Dan Bauer, owner of the admissions consultancy MBA Exchange, says the reticence is because schools are worried about being inundated with applicants who do not have a degree. This reflects a solid reputational worry, as students who arrive without previous qualifications could lower schools’ overall scores in some business school rankings (this would not be the case in the FT’s rankings). Nevertheless, Mr Bauer has helped clients without degrees to gain places at several leading MBA providers, including Wharton, London Business School, Columbia Business School and the University of Chicago’s Booth School of Business.

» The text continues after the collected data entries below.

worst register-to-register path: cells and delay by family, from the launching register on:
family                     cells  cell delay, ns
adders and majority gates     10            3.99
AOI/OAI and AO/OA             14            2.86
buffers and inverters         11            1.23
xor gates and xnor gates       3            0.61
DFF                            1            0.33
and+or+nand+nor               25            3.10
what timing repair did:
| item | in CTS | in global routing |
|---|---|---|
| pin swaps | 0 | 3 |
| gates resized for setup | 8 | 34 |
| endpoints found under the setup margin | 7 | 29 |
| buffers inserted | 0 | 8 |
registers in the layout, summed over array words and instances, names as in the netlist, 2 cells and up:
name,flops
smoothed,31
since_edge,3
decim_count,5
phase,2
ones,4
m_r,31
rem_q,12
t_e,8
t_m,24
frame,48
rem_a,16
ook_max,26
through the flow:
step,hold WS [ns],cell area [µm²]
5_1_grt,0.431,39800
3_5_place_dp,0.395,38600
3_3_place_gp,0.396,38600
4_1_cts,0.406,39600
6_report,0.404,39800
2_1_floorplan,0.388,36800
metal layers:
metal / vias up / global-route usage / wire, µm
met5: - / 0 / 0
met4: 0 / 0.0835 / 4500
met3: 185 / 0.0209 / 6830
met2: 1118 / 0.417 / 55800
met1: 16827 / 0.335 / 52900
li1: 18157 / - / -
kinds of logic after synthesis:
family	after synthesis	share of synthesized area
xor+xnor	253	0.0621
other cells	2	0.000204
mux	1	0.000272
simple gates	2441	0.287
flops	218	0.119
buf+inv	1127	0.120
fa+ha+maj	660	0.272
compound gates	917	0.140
This design comes from an exercise in tuning for a short achievable clock period and few clock cycles on the open sky130 flow, not from production work.
In this exercise RTL edits were held to simulation tests only and were not proved equivalent to the original.
Power and IR drop assume default switching activity.

==> run a <==
==> flow/design.v (excerpt) <==
module simplecvm_core (
    input  wire        clk,
    input  wire        rst,
    output reg         mem_req,
    input  wire        mem_gnt,
    output reg         mem_we,
    output reg         mem_wide,
    output reg  [14:0] mem_addr,
    output reg  [15:0] mem_wdata,
    input  wire        mem_rvalid,
    input  wire [15:0] mem_rdata,
    output reg         out_valid,
    output reg         out_chr,
    output reg  [15:0] out_data,
    output wire        halted,
    output wire        faulted,
    output reg  [2:0]  fault_cause,
    output reg  [15:0] fault_pc,
    output reg  [15:0] fault_info
);
==> flow/config.mk <==
export PLATFORM = sky130hd
export DESIGN_NAME = simplecvm_core
export DESIGN_NICKNAME = simplecvm_core
export VERILOG_FILES = /design/flow/design.v
export SDC_FILE = /design/flow/constraint.sdc
export NUM_CORES = 4
export LEC_CHECK = 0
export CAP_MARGIN = 20
export CORE_MARGIN = 2
export CORE_UTILIZATION = 40
export SETUP_SLACK_MARGIN = 3.0
export SLEW_MARGIN = 20
export TNS_END_PERCENT = 10
==> flow/constraint.sdc <==
create_clock -name core_clock -period 8.0 [get_ports {clk}]
set_input_delay 1.6000 -clock core_clock [delete_from_list [all_inputs] [get_ports {clk}]]
set_output_delay 1.6000 -clock core_clock [all_outputs]
set_load 0.01 [all_outputs]
run.sh (not shown) runs the stock make flow with config.mk's settings and CLKGATE_MAP_FILE= SYNTH_SCRIPT=/design/flow/synth_recipe.tcl, a recipe that flattens the netlist after the stock synthesis.
==> run b: changes against run a <==
--- a/flow/design.v
+++ b/flow/design.v
@@ -136,16 +136,18 @@
     reg         lw_ev;            
     reg         lw_chr;
     reg  [14:0] lw_addr;
     reg         lw_sa;            
     reg         dv [0:3];
     reg  [14:0] da [0:3];
     reg  [15:0] dd [0:3];
     reg  [1:0]  dptr;
+    reg         ev2_v, ev2_c;
+    reg  [15:0] ev2_d;
     function [47:0] fsel(input [15:0] c);
         integer m;
         reg         cc;
         begin
             fsel = 48'd0;
             for (m = 0; m < 4; m = m + 1) begin
                 cc = (m < c[2:1]);
                 fsel[m*4 +: 4] = c[6:3] + {3'd0, cc};
@@ -187,19 +189,33 @@
                              (f_len4 && fpc[14:0] >= 15'h7FFD);
     wire        f_need = f_len2 ? (!fpc[0] || h1)
                        : f_len4 ? (h1 && (!fpc[0] || h2))
                        :          1'b1;
     wire        f_ok = fpc[15] || (h0 && (!f_legal || f_opnd_oob || f_need));
     wire        f_ff = fpc[15] || !f_legal || f_opnd_oob;
     wire        f_jmp = !fpc[15] && f_isjmp && !f_opnd_oob && !fb2[7];
     wire [15:0] f_seq = fpc + {13'd0, f_len4, f_len2, !f_len2 && !f_len4};
-    wire [15:0] f_next = f_jmp ? fwv : f_seq;
+    reg         bt_v [0:1];
+    reg  [15:0] bt_p [0:1];
+    reg  [15:0] bt_t [0:1];
+    reg  [47:0] bt_fs [0:1];
+    reg         bt_rr;            
+    reg  [15:0] lp;               
+    reg         lp_ok;            
+    wire        bt_h0 = bt_v[0] && (bt_p[0] == fpc);
+    wire        bt_h1 = bt_v[1] && (bt_p[1] == fpc);
+    wire        bt_hit = bt_h0 || bt_h1;
+    wire [15:0] bt_tgt = bt_h0 ? bt_t[0] : bt_t[1];
+    wire [47:0] bt_fsel = bt_h0 ? bt_fs[0] : bt_fs[1];
+    wire        f_go = f_jmp || bt_hit;    
+    wire [15:0] f_tgt = f_jmp ? fwv : bt_tgt;
+    wire [15:0] f_next = f_go ? f_tgt : f_seq;
     wire [47:0] fs_seq = f_len4 ? fsel(fpc + 16'd4) : f_len2 ? fsel(fpc + 16'd2) : fsel(fpc + 16'd1);
-    wire [47:0] fs_next = f_jmp ? fsel(fwv) : fs_seq;
+    wire [47:0] fs_next = f_jmp ? fsel(fwv) : bt_hit ? bt_fsel : fs_seq;
     wire [1:0]  frlo = fb1[1:0];
     wire [1:0]  frhi = fb1[7:6];
     wire        fsbad = (fb1[7:2] != 6'd0);
     wire        fpbad = (fb1[5:2] != 4'd0);
     wire        f_load   = (fb0 == OP_LOAD);
     wire        f_loadi  = (fb0 == OP_LOADI);
     wire        f_store  = (fb0 == OP_STORE);
     wire        f_storei = (fb0 == OP_STOREI);
@@ -254,23 +270,29 @@
     end
     wire        d_fwd = !d_hit && lw_resp && lw_sa && (lw_addr == e_pv[14:0]);
     wire        d_in  = d_hit || d_fwd;
     wire [15:0] r_data = d_hit ? d_data : mem_rdata;
     wire        e_want = e_act && e_mem && !ex_sf && !e_dfault && !e_mstall;
     wire        e_req  = e_want && (e_wr || q_cnt != 3'd4);
     wire        e_acc  = e_req && mem_gnt;
     wire        e_done = e_act && (
-                    e_fault ? !lw_v :
-                    e_rd    ? (e_acc && (!lw_v || (lw_resp && !(lw_ev && ex_outi)))) :
+                    e_fault ? (!lw_v && !ev2_v) :
+                    e_rd    ? (e_acc && (!lw_v || (lw_resp && !(ev2_v && lw_ev && ex_outi)))) :
                     e_mem   ? e_acc :
                     ex_halt ? !lw_v :
-                    (ex_out || ex_outr) ? (!lw_v || (lw_resp && !lw_ev)) :
+                    (ex_out || ex_outr) ? (!lw_v || (lw_resp && !(ev2_v && lw_ev))) :
                               (!lw_v || lw_resp));
-    wire        halt_now = e_act && ex_halt && !ex_sf && !lw_v;
+    wire        halt_now = e_act && ex_halt && !ex_sf && !lw_v && !ev2_v;
+    wire        ev_lw  = lw_resp && lw_ev;
+    wire [15:0] ev_lwd = lw_chr ? {8'h00, mem_rdata[7:0]} : mem_rdata;
+    wire        ev_e   = e_done && !e_fault && (ex_out || ex_outr || (e_rd && d_in && ex_outi));
+    wire        ev_ec  = ex_chr;
+    wire [15:0] ev_ev  = ex_out ? ex_w : ex_outr ? xa : r_data;
+    wire [15:0] ev_ed  = ex_chr ? {8'h00, ev_ev[7:0]} : ev_ev;
     wire [15:0] alu_a = xa;
     wire [15:0] alu_b = (ex_alur ? xb : ex_w) ^ {16{ex_sub}};
     wire [16:0] alu_s = {1'b0, alu_a} + {1'b0, alu_b} + {16'd0, ex_sub};
     wire [15:0] alu_r = alu_s[15:0];
     wire        alu_o = (alu_a[15] == alu_b[15]) && (alu_r[15] != alu_a[15]);
     wire [15:0] alu_t = alu_a ^ alu_b;
     wire        alu_z = (alu_t == {alu_a[14:0] | alu_b[14:0], ex_sub});
     wire        e_taken = (ex_jz && fz_f) || (ex_jn && fn_f) || (ex_jo && fo);
@@ -311,49 +333,72 @@
     wire [14:0] pf_p1 = pf + 15'd1;
     wire [14:0] pf_s0 = (pf < {1'b0, fw0}) ? {1'b0, fw0} : pf;
     wire [14:0] pf_s1 = (pf_p1 < {1'b0, fw0}) ? {1'b0, fw0} : pf_p1;
     wire [14:0] fwin = {1'b0, fw0} + WIN;
     wire        pf_ok0 = !pf_s0[14] && (pf_s0 < fwin);
     wire        pf_ok1 = !pf_s1[14] && (pf_s1 < fwin);
     wire [14:0] pf_s = fill_acc ? pf_s1 : pf_s0;
     wire        pf_s_ok = fill_acc ? pf_ok1 : pf_ok0;
-    wire        redir_f = f_take && f_ok && f_jmp;
+    wire        redir_f = f_take && f_ok && f_go;
     wire        redir_any = e_redir || e_cstore || redir_f;
     wire [14:0] pf_n = e_redir ? {1'b0, ex_w[14:1]} :
                        e_cstore ? {1'b0, fpc[14:1]} :
-                       redir_f ? {1'b0, fwv[14:1]} : pf_s;
+                       redir_f ? {1'b0, f_tgt[14:1]} : pf_s;
     always @(posedge clk) begin
         if (rst) begin
             for (i = 0; i < 4; i = i + 1) x[i] <= 16'h0000;
             aoob <= 2'b00;
             fz <= 1'b0; fn <= 1'b0; fo <= 1'b0;
             st_halt <= 1'b0; st_fault <= 1'b0;
             cval <= 64'd0;
             q_head <= 2'd0; q_tail <= 2'd0; q_cnt <= 3'd0;
             fpc <= 16'h0000;
+            lp_ok <= 1'b0;
+            bt_v[0] <= 1'b0;
+            bt_v[1] <= 1'b0;
+            bt_rr <= 1'b0;
             fs  <= fsel(16'h0000);
             pf <= 15'd0;
             cmax <= 8'd0;
             fwd_lo <= 1'b0;
             fwd_hi <= 1'b0;
             fill_en <= 1'b1;
             ex_v <= 1'b0;
             ex_ms <= 1'b0;
             lw_v <= 1'b0;
             for (i = 0; i < 4; i = i + 1) dv[i] <= 1'b0;
             dptr <= 2'd0;
             out_valid <= 1'b0;
             out_chr <= 1'b0;
             out_data <= 16'h0000;
+            ev2_v <= 1'b0;
             fault_cause <= 3'd0;
             fault_pc <= 16'h0000;
             fault_info <= 16'h0000;
         end else begin
-            out_valid <= 1'b0;
+            if (ev2_v) begin
+                out_valid <= 1'b1;
+                out_chr   <= ev2_c;
+                out_data  <= ev2_d;
+                ev2_v     <= ev_lw || ev_e;
+                ev2_c     <= ev_lw ? lw_chr : ev_ec;
+                ev2_d     <= ev_lw ? ev_lwd : ev_ed;
+            end else if (ev_lw) begin
+                out_valid <= 1'b1;
+                out_chr   <= lw_chr;
+                out_data  <= ev_lwd;
+                ev2_v     <= ev_e;
+                ev2_c     <= ev_ec;
+                ev2_d     <= ev_ed;
+            end else begin
+                out_valid <= ev_e;
+                out_chr   <= ev_ec;
+                out_data  <= ev_ed;
+            end
             if (push) begin
                 q_fill[q_tail] <= !e_want;
                 q_disc[q_tail] <= !(e_done && !d_in);
                 q_word[q_tail] <= pf[13:0];
                 q_pois[q_tail] <= 1'b0;
                 q_tail <= q_tail + 2'd1;
             end
             if (pop) q_head <= q_head + 2'd1;
@@ -388,54 +433,38 @@
             if (lw_resp) begin
                 lw_v <= 1'b0;
                 if (lw_wr) begin
                     x[lw_reg] <= mem_rdata;
                     if (lw_zn) begin fz <= (mem_rdata == 16'h0000); fn <= mem_rdata[15]; end
                     if (lw_reg[1])
                         aoob[lw_reg[0]] <= mem_rdata[15] || (mem_rdata[14:0] == 15'h7FFF);
                 end
-                if (lw_ev) begin
-                    out_valid <= 1'b1;
-                    out_chr   <= lw_chr;
-                    out_data  <= lw_chr ? {8'h00, mem_rdata[7:0]} : mem_rdata;
-                end
             end
             if (e_done) begin
                 if (e_fault) begin
                     st_fault    <= 1'b1;
                     fault_cause <= ex_sf ? ex_sc : C_MEM;
                     fault_pc    <= ex_pc;
                     fault_info  <= ex_sf ? ex_si : e_pv;
                 end else if (ex_halt) begin
                     st_halt <= 1'b1;
                 end else if (ex_load) begin
                     x[rlo] <= ex_w;
                     if (!rlo[1]) begin fz <= (ex_w == 16'h0000); fn <= ex_w[15]; end
                     else aoob[rlo[0]] <= ex_w[15] || (ex_w[14:0] == 15'h7FFF);
                 end else if (ex_alu || ex_alur) begin
                     x[rlo] <= alu_r;
                     fz <= alu_z; fn <= alu_r[15]; fo <= alu_o;
-                end else if (ex_out) begin
-                    out_valid <= 1'b1;
-                    out_chr   <= ex_chr;
-                    out_data  <= ex_chr ? {8'h00, ex_w[7:0]} : ex_w;
-                end else if (ex_outr) begin
-                    out_valid <= 1'b1;
-                    out_chr   <= ex_chr;
-                    out_data  <= ex_chr ? {8'h00, xa[7:0]} : xa;
+                end else if (ex_out || ex_outr) begin
                 end else if (e_rd && d_in) begin
                     if (ex_loadi) begin
                         x[rlo] <= r_data;
                         if (!rlo[1]) begin fz <= (r_data == 16'h0000); fn <= r_data[15]; end
                         else aoob[rlo[0]] <= r_data[15] || (r_data[14:0] == 15'h7FFF);
-                    end else begin
-                        out_valid <= 1'b1;
-                        out_chr   <= ex_chr;
-                        out_data  <= ex_chr ? {8'h00, r_data[7:0]} : r_data;
                     end
                 end else if (e_rd) begin
                     lw_v    <= 1'b1;
                     lw_wr   <= ex_loadi;
                     lw_reg  <= rlo;
                     lw_zn   <= ex_loadi && !rlo[1];
                     lw_ev   <= ex_outi;
                     lw_chr  <= ex_chr;
@@ -445,25 +474,38 @@
             end
             fwd_lo <= fwd_lo_n;
             fwd_hi <= fwd_hi_n;
             if (e_redir) begin
                 fpc  <= ex_w;
                 fs   <= fsel(ex_w);
                 ex_v <= 1'b0;
                 ex_ms <= 1'b0;
+                lp_ok <= 1'b0;
             end else if (e_cstore) begin
                 ex_v <= 1'b0;
                 ex_ms <= 1'b0;
+                lp_ok <= 1'b0;
+                bt_v[0] <= 1'b0;
+                bt_v[1] <= 1'b0;
             end else if (f_take) begin
                 ex_v <= f_ok;
                 ex_ms <= f_ok && (f_loadi || f_storei || f_store || f_outi);
                 if (f_ok) begin
                     fpc <= f_next;
                     fs  <= fs_next;
+                    lp  <= fpc;
+                    lp_ok <= !f_go;
+                    if (f_jmp && lp_ok) begin
+                        bt_v[bt_rr]  <= 1'b1;
+                        bt_p[bt_rr]  <= lp;
+                        bt_t[bt_rr]  <= fwv;
+                        bt_fs[bt_rr] <= fsel(fwv);
+                        bt_rr <= !bt_rr;
+                    end
                 end
             end
             if (f_take) begin
                 ex_b1    <= fb1;
                 ex_w     <= fwv;
                 ex_pc    <= fpc;
                 ex_halt  <= (fb0 == OP_HALT);
                 ex_load  <= f_load;
CAP_MARGIN = 30   (was 20)
CORE_UTILIZATION = 35   (was 40)
SLEW_MARGIN = 30   (was 20)
==> notes <==
- Run b went through all stages and came out clean. Run a finished with timing, DRC and antenna clean.
- Between run a and run b, the lower sequential power is in run a (gap about 7%, measured against run b).
- Synthesized area: run a is smaller than run b (3.8%).
- Of run a and run b, run a has the higher register-to-register slack (gap 90 ps).
- In run a the clock skew is higher than in run b, by 11 ps.
- Utilization: run b is lower than run a (5.2 points).
- Of run a and run b, run b has the higher cell count (gap 7.5%, measured against run b).
- In run a the synthesized cell count is lower than in run b, by about 1.7%.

While many schools stay quiet publicly, there are strong internal cultural reasons for accepting a few non-graduate students, even for institutions that are very oversubscribed. Diversity of background and experiencehelps enrich the classroom discussions that are a core part of the MBA teaching method.

The University of Edinburgh Business School is one of the schools that is open about its entrance procedures. It accepts candidates without a bachelors degree provided they pass a verbal and numerical reasoning test as well as the standardised GMAT business school entrance exam and complete an essay assignment.

Entrepreneurs, women re-entering the workforce after a career break, and people in public service are among those who have come to Edinburgh this way, according to Copil Yáñez, executive relationship manager at the school. “These are great candidates,” he says.

This willingness to widen the applicant pool also reflects a shift in power from school to student, according to Lawrence Linker, founder and chief executive of admissions agency MBA Link. Applications for MBA courses are down for a second successive year globally and in a majority of US schools they have fallen for five successive years, forcing even the most sought after MBA programmes to cast their nets more widely. “The general tone from the top admissions teams to applicants without previous degrees has changed tremendously,” Mr Linker says.

One of the biggest challenges for those coming to business school without a degree is dealing with imposter syndrome: the nagging sense that they do not deserve to be among those who have already gained a university qualification.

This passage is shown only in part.